[Source information — start]
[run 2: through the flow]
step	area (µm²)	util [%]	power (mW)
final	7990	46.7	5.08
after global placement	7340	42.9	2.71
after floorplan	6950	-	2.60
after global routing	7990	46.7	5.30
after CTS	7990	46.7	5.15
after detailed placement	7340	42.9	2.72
[Source information — finish]
**What you need to do:** Select the lines in this material that hold the word "after", leaving none out.

**Exercise response:**
after global placement	7340	42.9	2.71
after floorplan	6950	-	2.60
after global routing	7990	46.7	5.30
after CTS	7990	46.7	5.15
after detailed placement	7340	42.9	2.72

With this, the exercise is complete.